Impact of global cerebral ischemia on K+ channel expression and membrane properties of glial cells in the rat hippocampus
Abstract
Astrocytes and NG2 glia respond to CNS injury by the formation of a glial scar. Since the changes in K+ currents in astrocytes and NG2 glia that accompany glial scar formation might influence tissue outcome by altering K+ ion homeostasis, we aimed to characterize the changes in K+ currents in hippocampal astrocytes and NG2 glia during an extended time window of reperfusion after ischemic injury.

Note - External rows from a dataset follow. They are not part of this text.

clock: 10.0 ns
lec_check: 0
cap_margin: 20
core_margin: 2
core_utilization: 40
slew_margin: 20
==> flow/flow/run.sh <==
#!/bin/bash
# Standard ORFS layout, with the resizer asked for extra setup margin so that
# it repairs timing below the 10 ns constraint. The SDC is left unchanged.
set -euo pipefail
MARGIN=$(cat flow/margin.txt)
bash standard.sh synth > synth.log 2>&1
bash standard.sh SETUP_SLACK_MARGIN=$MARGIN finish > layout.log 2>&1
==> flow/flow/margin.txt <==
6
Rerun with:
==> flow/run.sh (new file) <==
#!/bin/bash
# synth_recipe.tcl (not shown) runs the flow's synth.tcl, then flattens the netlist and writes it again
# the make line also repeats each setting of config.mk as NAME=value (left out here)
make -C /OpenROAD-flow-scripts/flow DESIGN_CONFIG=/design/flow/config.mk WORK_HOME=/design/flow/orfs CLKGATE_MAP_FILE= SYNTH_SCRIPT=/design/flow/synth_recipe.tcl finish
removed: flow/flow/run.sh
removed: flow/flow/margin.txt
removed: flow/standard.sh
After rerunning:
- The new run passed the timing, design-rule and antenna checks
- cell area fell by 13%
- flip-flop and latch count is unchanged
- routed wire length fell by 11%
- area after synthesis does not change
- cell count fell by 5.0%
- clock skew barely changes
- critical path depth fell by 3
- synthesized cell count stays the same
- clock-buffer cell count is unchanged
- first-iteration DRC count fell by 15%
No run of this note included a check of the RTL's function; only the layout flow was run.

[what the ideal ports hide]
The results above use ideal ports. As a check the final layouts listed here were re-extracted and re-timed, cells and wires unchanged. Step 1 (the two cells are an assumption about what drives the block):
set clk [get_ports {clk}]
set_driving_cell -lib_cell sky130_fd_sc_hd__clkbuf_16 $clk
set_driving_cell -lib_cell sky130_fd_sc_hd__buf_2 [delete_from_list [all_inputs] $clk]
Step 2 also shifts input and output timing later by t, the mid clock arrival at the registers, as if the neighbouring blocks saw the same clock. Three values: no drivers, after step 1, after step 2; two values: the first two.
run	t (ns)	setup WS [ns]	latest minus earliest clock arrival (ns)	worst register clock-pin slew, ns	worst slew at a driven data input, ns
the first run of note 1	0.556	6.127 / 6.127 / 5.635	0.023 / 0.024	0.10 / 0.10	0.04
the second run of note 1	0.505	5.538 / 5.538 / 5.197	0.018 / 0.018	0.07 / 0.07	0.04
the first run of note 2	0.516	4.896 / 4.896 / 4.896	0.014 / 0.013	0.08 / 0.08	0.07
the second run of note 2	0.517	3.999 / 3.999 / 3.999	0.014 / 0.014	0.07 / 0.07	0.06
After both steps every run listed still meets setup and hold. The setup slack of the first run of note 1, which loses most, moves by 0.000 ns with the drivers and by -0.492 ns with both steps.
This is an optimization exercise on Yosys and OpenROAD, whose aim is a short achievable clock period and few clock cycles, not a production implementation. At most, simulation tests tie the RTL to the original design; equivalence was not proved. Power and IR drop assume default switching activity.

## yarrow
==> flow/design.v (excerpt) <==
module mips8_cpu(clk, rst, prog_len, imem_addr, imem_rdata, dmem_addr, dmem_rdata,
                 wb_en, wb_addr, wb_data, done, result);
make LEC_CHECK=0 CAP_MARGIN=20 CORE_MARGIN=2 CORE_UTILIZATION=40 PLACE_DENSITY=0.6 SETUP_SLACK_MARGIN=3 SLEW_MARGIN=20 finish   # period 5.0 ns
run.sh (not shown) runs the stock make flow with config.mk's settings and CLKGATE_MAP_FILE= SYNTH_SCRIPT=/design/flow/synth_recipe.tcl, a recipe that flattens the netlist after the stock synthesis.
yarrow finished every stage and its layout cleared the timing, DRC and antenna checks.
[inputs] cedar vs yarrow
--- a/flow/design.v
+++ b/flow/design.v
@@ -177,30 +177,31 @@
       btN  = 8'd0;
       for (ib = 0; ib < NB; ib = ib + 1) begin
          ohN[ib] = bv[ib] && (btag[ib] == Ai);
          btN  = btN | (ohN[ib] ? btgt[ib] : 8'd0);
       end
    end
    reg       hitS, seqS;
    reg [NB-1:0] idxF;
    reg [7:0] btF;
    wire      hitF = hitS & seqS;
    wire haltF = jrchk;    
-   localparam SP = 1;
+   localparam SP = 0;
    wire spOp = (opI == 6'b000011) | ((opI[5:1] == 5'b00010) & ins[7]);
    wire spI = (SP != 0) & vI & ~predI & ~stallD & spOp;
    wire [7:0] Abase = replayD ? pcI : (hitF ? btF : Aseq);
-   wire [7:0] Xeq = (vE & redir_eqE) ? (jrE ? opA : next_eqE) : Abase;
-   wire [7:0] Xne = (vE & redir_neE) ? (jrE ? opA : next_neE) : Abase;
-   wire       selT = spI & ~(eq ? (vE & redir_eqE) : (vE & redir_neE));
-   wire [7:0] Anext = selT ? tgtI : (eq ? Xeq : Xne);
+   wire       spSel = spI & ~replayD;
+   wire [7:0] Apred = spSel ? tgtI : Abase;
+   wire [7:0] Xeq = (vE & redir_eqE) ? (jrE ? opA : next_eqE) : Apred;
+   wire [7:0] Xne = (vE & redir_neE) ? (jrE ? opA : next_neE) : Apred;
+   wire [7:0] Anext = eq ? Xeq : Xne;
    always @(posedge clk) begin
       A <= Anext;
       An <= ~Anext;
       pcI <= Ai;
       predI <= hitF;
       idxI <= idxF;
       hitS <= |ohN;
       idxF <= ohN;
       btF <= btN;
       if (~stallD) begin
          rsD <= rsI;
## What came out
- Run comparison: yarrow cell at the slowest stage of the critical path sky130_fd_sc_hd__fa_2; cedar cell at the slowest stage of the critical path sky130_fd_sc_hd__dfxtp_4
- Per the comparison of cedar with yarrow, synthesized-area fraction occupied by and/or/nand/nor cells increased by 0.95 points relative to the old numbers, area of the die went up by about 1.4%, area growth from synthesis to layout lower, final net count +1.7%, portion of total power attributed to combinational logic went up by 0.8 points.
- Compared with yarrow, in cedar final sequential cell count did not really move; worst hold slack after final layout went down; worst stage delay on the critical path went down.
- Number of max-capacitance violations reported: yarrow vs cedar identical
- Between yarrow and cedar, final design area excluding fillers increased.
- In the tables for cedar and yarrow, worst setup margin reads higher with cedar.
- Changes observed in cedar relative to yarrow: part of the power in the clock network has decreased, non-clock buffer total of the final layout rose about 1.5%.
Testbench counts of cedar, summed over its fixed seeds: cycles 29,145.
Only the layout flow was run in yarrow; the RTL was not checked for function there.
Context: an optimization exercise on an open-source flow, tuned for small area, a short achievable clock period and few clock cycles. The choices shown serve that exercise and are no tape-out recipe. Only simulation tests tie the RTL to the original design; equivalence was not proved.

Setup of run C:
// SQRT
module SQRT(
	RST,
	CLK,
	IN_VALID,
	IN,
	OUT_VALID,
	OUT
);
Settings: LEC_CHECK=0, CAP_MARGIN=0, CORE_MARGIN=2, CORE_UTILIZATION=40, SETUP_SLACK_MARGIN=2.0, SLEW_MARGIN=0; clock period 5.0 ns.
standard.sh (not shown) runs the stock make flow with config.mk's settings and CLKGATE_MAP_FILE= SYNTH_SCRIPT=/design/flow/synth_recipe.tcl, a recipe that flattens the netlist after the stock synthesis.
==> flow/flow/run.sh <==
#!/bin/bash
set -euo pipefail
export BUFFER_PORTS_ARGS="-buffer_cell sky130_fd_sc_hd__buf_1"

bash standard.sh synth > standard_synth.log 2>&1

R=orfs/results/$FLOW_PLATFORM/SQRT/base
LIB=$FLOW_HOME/platforms/$FLOW_PLATFORM/lib/sky130_fd_sc_hd__tt_025C_1v80.lib
YOSYS=$(command -v yosys || echo $FLOW_HOME/../tools/install/yosys/bin/yosys)
cp $R/1_2_yosys.v standard_1_2_yosys.v

# sequential and tie cells stay as they are; everything else is re-mapped
SEQ=$(grep -o 'cell *( *"\?sky130_fd_sc_hd__[a-z0-9_]*' $LIB | grep -o 'sky130_fd_sc_hd__[a-z0-9_]*' \
      | grep -E '__(df|edf|sdf|sedf|dlx|dlr|dlclkp|sdlclkp|conb)' | tr '\n' ' ')
DU=$(grep -o 'sky130_fd_sc_hd__\(lpflow\|probe\)[a-z0-9_]*' $LIB | sort -u | sed 's/^/-dont_use /' | tr '\n' ' ')
cat > remap.ys <<EOT
read_liberty -ignore_miss_func $LIB
blackbox $SEQ
read_verilog standard_1_2_yosys.v
hierarchy -top $FLOW_TOP
flatten
rename -hide w:*.*
opt_clean
stat
abc -liberty $LIB -script flow/remap.abc $DU
splitnets
opt_clean -purge
hilomap -singleton -hicell sky130_fd_sc_hd__conb_1 HI -locell sky130_fd_sc_hd__conb_1 LO
insbuf -buf sky130_fd_sc_hd__buf_4 A X
stat -liberty $LIB
write_verilog -noattr -nohex -nodec remapped.v
EOT
$YOSYS -l remap.log remap.ys > /dev/null 2>&1
cp remapped.v $R/1_2_yosys.v

bash standard.sh > standard.log 2>&1
==> flow/flow/remap.abc <==
strash; dch; map -D 1800; topo; stime -c; buffer -c; upsize -c; dnsize -c; stime -c
No stage failed in run C, and the final checks on the layout all came back clean.
Testbench counts of run C, summed over its fixed seeds: cycles 24,008.
> inputs changed (run C -> run Z)
Settings: SLEW_MARGIN: 0 -> 20; SETUP_SLACK_MARGIN: 2.0 -> 2.1; CAP_MARGIN: 0 -> 20.
- [compare] base=run C new=run Z: data required time of the critical path up 50 ps; maximum frequency from static timing analysis picked up an extra 2.5%.
- Setup WNS run C -> run Z: better
- The higher area taken by multi-input logic gates came out of run Z.
- Routed wire length: run Z higher than run C
- The via count in run Z sits about 0.5% above the value recorded for run C.
- Measured against run C, the non-clock buffer count of run Z comes out at 1.08 times the reference value.
- Of run Z and run C, it is run Z that has the higher cell area after layout.
- Run Z | stages: all done | timing, DRC, antenna: all pass
- [run Z] buffers plus inverters on the worst setup path rose 2 relative to run C

* * *

== build 47 ==
Starting RTL as in the previous note.
export LEC_CHECK = 0
export CAP_MARGIN = 20
export CORE_MARGIN = 2
export CORE_UTILIZATION = 40
export SETUP_SLACK_MARGIN = 2.0
export SLEW_MARGIN = 20
create_clock -name core_clock -period 5.0 [get_ports {CLK}]
==> flow/flow/run.sh <==
#!/bin/bash
set -euo pipefail
export BUFFER_PORTS_ARGS="-buffer_cell sky130_fd_sc_hd__buf_1"
export CTS_ARGS="-sink_clustering_enable -repair_clock_nets -sink_clustering_size 60 -sink_clustering_max_diameter 300 -buf_list sky130_fd_sc_hd__clkbuf_8"

bash standard.sh synth > standard_synth.log 2>&1

R=orfs/results/$FLOW_PLATFORM/SQRT/base
LIB=$FLOW_HOME/platforms/$FLOW_PLATFORM/lib/sky130_fd_sc_hd__tt_025C_1v80.lib
YOSYS=$(command -v yosys || echo $FLOW_HOME/../tools/install/yosys/bin/yosys)
cp $R/1_2_yosys.v standard_1_2_yosys.v

# sequential and tie cells stay as they are; everything else is re-mapped
SEQ=$(grep -o 'cell *( *"\?sky130_fd_sc_hd__[a-z0-9_]*' $LIB | grep -o 'sky130_fd_sc_hd__[a-z0-9_]*' \
      | grep -E '__(df|edf|sdf|sedf|dlx|dlr|dlclkp|sdlclkp|conb)' | tr '\n' ' ')
DU=$(grep -o 'sky130_fd_sc_hd__\(lpflow\|probe\)[a-z0-9_]*' $LIB | sort -u | sed 's/^/-dont_use /' | tr '\n' ' ')
cat > remap.ys <<EOT
read_liberty -ignore_miss_func $LIB
blackbox $SEQ
read_verilog standard_1_2_yosys.v
hierarchy -top $FLOW_TOP
flatten
rename -hide w:*.*
opt_clean
stat
abc -liberty $LIB -script flow/remap.abc $DU
splitnets
opt_clean -purge
hilomap -singleton -hicell sky130_fd_sc_hd__conb_1 HI -locell sky130_fd_sc_hd__conb_1 LO
insbuf -buf sky130_fd_sc_hd__buf_4 A X
stat -liberty $LIB
write_verilog -noattr -nohex -nodec remapped.v
EOT
$YOSYS -l remap.log remap.ys > /dev/null 2>&1
cp remapped.v $R/1_2_yosys.v

bash standard.sh > standard.log 2>&1
Scripts as last shown in full above: flow/flow/remap.abc
Testbench counts of build 47, summed over its fixed seeds: cycles 24,008.
Setup changes, build 47 to build 54
# build 47
export LEC_CHECK = 0
export CAP_MARGIN = 20
export CORE_MARGIN = 2
export CORE_UTILIZATION = 40
export SETUP_SLACK_MARGIN = 2.0
export SLEW_MARGIN = 20
create_clock -name core_clock -period 5.0 [get_ports {CLK}]
# build 54
export LEC_CHECK = 0
export CAP_MARGIN = 20
export CORE_MARGIN = 2
export CORE_UTILIZATION = 40
export SETUP_SLACK_MARGIN = 2.3
export SLEW_MARGIN = 20
create_clock -name core_clock -period 5.0 [get_ports {CLK}]
diff --git a/flow/flow/run.sh b/flow/flow/run.sh
--- a/flow/flow/run.sh
+++ b/flow/flow/run.sh
@@ -4 +3,0 @@
-export CTS_ARGS="-sink_clustering_enable -repair_clock_nets -sink_clustering_size 60 -sink_clustering_max_diameter 300 -buf_list sky130_fd_sc_hd__clkbuf_8"
==> results.txt <==
Per the final summary, build 54 finished and its layout is clean on timing, DRC and antenna.
Build 47 completed; timing, DRC and antenna clean
[compare] base=build 47 new=build 54: width of the die flat; final-layout worst hold slack shows no meaningful change; final worst setup slack rose 180 ps; register clock-pin slew on the reported worst setup and hold paths did not really move; met2 wire length shows an increase of about 9%.
Relative to build 54, the following input files were edited for build 94:
# build 54
export LEC_CHECK = 0
export CAP_MARGIN = 20
export CORE_MARGIN = 2
export CORE_UTILIZATION = 40
export SETUP_SLACK_MARGIN = 2.3
export SLEW_MARGIN = 20
create_clock -name core_clock -period 5.0 [get_ports {CLK}]
# build 94
export LEC_CHECK = 0
export CAP_MARGIN = 20
export CORE_MARGIN = 2
export CORE_UTILIZATION = 40
export SETUP_SLACK_MARGIN = 2.15
export SLEW_MARGIN = 20
create_clock -name core_clock -period 5.0 [get_ports {CLK}]
--- outcome ---
- Looking at critical path depth, build 94 sits 3 below build 54.
- For the number of vias per cell, build 94 came in about 2.8% lower than build 54 did.
- Relative to build 54, the area growth from synthesis to layout of build 94 is lower by 8.5 points.
- r[1] as the timing endpoint of the critical path was reported by build 94, and r[0] by build 54.
- Changes observed in build 94 relative to build 54: setup slack on the worst flop-to-flop path lower, total number of nets in the final design lower.
- Per the comparison of build 94 with build 54, final instance area moved down; number of non-filler instances in the completed layout moved down; core utilization moved down.
diff inputs: build 94 => build 5
# build 94
export LEC_CHECK = 0
export CAP_MARGIN = 20
export CORE_MARGIN = 2
export CORE_UTILIZATION = 40
export SETUP_SLACK_MARGIN = 2.15
export SLEW_MARGIN = 20
create_clock -name core_clock -period 5.0 [get_ports {CLK}]
# build 5
export LEC_CHECK = 0
export CAP_MARGIN = 20
export CORE_MARGIN = 2
export CORE_UTILIZATION = 40
export SETUP_SLACK_MARGIN = 2.0
export SLEW_MARGIN = 20
create_clock -name core_clock -period 5.0 [get_ports {CLK}]
==> flow/flow/remap.abc <==
strash; dch; map -D 1500; topo; stime -c; buffer -c; upsize -c; dnsize -c; stime -c
Results
- | share of post-route cells with drive strength above 1 | build 5 vs build 94 | 4.3 points lower |
- As of build 5, post-place instance area had risen by a few percent compared to build 94.
- Build 94 vs build 5, launch point of the worst path: IN[12] vs q[5]
- Between build 5 and build 94, number of nets produced by synthesis is higher for build 5, build 94 comes in under that.
- Buffer and inverter count on the worst path is lower on build 5
Setup changes, build 5 to build 68
# build 5
export LEC_CHECK = 0
export CAP_MARGIN = 20
export CORE_MARGIN = 2
export CORE_UTILIZATION = 40
export SETUP_SLACK_MARGIN = 2.0
export SLEW_MARGIN = 20
create_clock -name core_clock -period 5.0 [get_ports {CLK}]
# build 68
export LEC_CHECK = 0
export CAP_MARGIN = 20
export CORE_MARGIN = 2
export CORE_UTILIZATION = 50
export SETUP_SLACK_MARGIN = 2.0
export SLEW_MARGIN = 20
create_clock -name core_clock -period 5.0 [get_ports {CLK}]
==> flow/flow/remap.abc <==
strash; dch; map -D 1800; topo; stime -c; buffer -c; upsize -c; dnsize -c; stime -c
==> results.txt <==
- As far as count of maximum capacitance violations goes, build 5 and build 68 are indistinguishable; the numbers are identical.
- From build 5 to build 68 the numbers moved as follows: number of hold violations in the final report held steady; worst path setup slack after routing grew by 27 ps.
- When build 68 is measured against build 5, its global-route wire length before repair turns out 8.3% lower.
Input-level comparison between build 9 and build 68:
# build 68
export LEC_CHECK = 0
export CAP_MARGIN = 20
export CORE_MARGIN = 2
export CORE_UTILIZATION = 50
export SETUP_SLACK_MARGIN = 2.0
export SLEW_MARGIN = 20
create_clock -name core_clock -period 5.0 [get_ports {CLK}]
# build 9
export LEC_CHECK = 0
export CAP_MARGIN = 20
export CORE_MARGIN = 2
export CORE_UTILIZATION = 40
export GPL_TIMING_DRIVEN = 0
export SETUP_SLACK_MARGIN = 2.0
export SLEW_MARGIN = 20
create_clock -name core_clock -period 5.0 [get_ports {CLK}]
==> comparison <==
- When build 9 is measured against build 68, its final worst-path cycle share turns out 0.72 points higher.
- Relative to build 68, largest stage delay on the critical path decreased by 50 ps in build 9.
- | portion of the layout cell area used by clock cells | build 68 vs build 9 | ≈ equal |
- Compared with build 68, post-route cell area in build 9 increased slightly.
- Build 68 and build 9 ended up with nearly the same clock skew.
- Of build 68 and build 9, the run reporting the higher maximum fanout encountered on the critical timing path was build 9.
- Relative to build 68, the met2 wire length measured on build 9 has decreased slightly.
- | die extent in y | build 9 vs build 68 | 11% higher |

[static timing again, ports no longer ideal]
No port has a modelled driver above. Below, the same layouts with a new extraction and two added sets of constraints.
Step 1, drivers: a clkbuf_16 drives CLK and a buf_2 each remaining input, both assumed.
Step 2 moves the port delays by t, midway between the first and last clock arrival at a register: inputs arrive t later, outputs are due t later. That takes back most of the time a late clock gives input paths.
a / b / c = ideal / step 1 / step 2; a / b = the first two.
| run | t, ns | slack for setup (ns) | hold slack, ns | worst setup path at the end | worst register clock-pin slew, ns |
|---|---|---|---|---|---|
| run C | 0.315 | 2.203 / 2.203 / 1.973 | 0.424 / 0.424 / 0.424 | input to register | 0.08 / 0.08 |
| run Z | 0.316 | 2.272 / 2.279 / 1.964 | 0.424 / 0.424 / 0.424 | input to register | 0.08 / 0.08 |
| build 47 | 0.315 | 2.203 / 2.203 / 1.973 | 0.424 / 0.424 / 0.424 | input to register | 0.08 / 0.08 |
| build 54 | 0.319 | 2.383 / 2.383 / 2.099 | 0.422 / 0.422 / 0.422 | input to register | 0.09 / 0.09 |
| build 94 | 0.315 | 2.216 / 2.224 / 1.909 | 0.424 / 0.424 / 0.424 | input to register | 0.08 / 0.08 |
| build 5 | 0.324 | 2.184 / 2.184 / 1.965 | 0.421 / 0.421 / 0.421 | input to register | 0.08 / 0.08 |
| build 68 | 0.304 | 2.211 / 2.211 / 1.999 | 0.426 / 0.426 / 0.426 | input to register | 0.08 / 0.08 |
| build 9 | 0.318 | 2.175 / 2.175 / 1.915 | 0.422 / 0.422 / 0.422 | input to register | 0.08 / 0.08 |
After both steps setup and hold are still met in every run listed. The setup slack of run Z, which loses most, moves by +0.007 ns with the drivers and by -0.308 ns with both steps.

Global cerebral ischemia was induced in adult rats by bilateral, 15-min common carotid artery occlusion combined with low-pressure oxygen ventilation. Using the patch-clamp technique, we investigated the membrane properties of hippocampal astrocytes and NG2 glia in situ 2 hours, 6 hours, 1 day, 3 days, 7 days or 5 weeks after ischemia.
Astrocytes in the CA1 region of the hippocampus progressively depolarized starting 3 days after ischemia, which coincided with decreased Kir4.1 protein expression in the gliotic tissue. Other K+ channels described previously in astrocytes, such as Kir2.1, Kir5.1 and TREK1, did not show any changes in their protein content in the hippocampus after ischemia: however, their expression switched from neurons to reactive astrocytes, as visualized by immunohistochemistry.
NG2 glia displayed increased input resistance, decreased membrane capacitance, increased delayed outwardly rectifying and A-type K+ currents and decreased inward K+ currents 3 days after ischemia, accompanied by their proliferation. Our results show that the membrane properties of astrocytes after ischemia undergo complex alterations, which might profoundly influence the maintenance of K+ homeostasis in the damaged tissue, while NG2 glia display membrane currents typical of proliferating cells.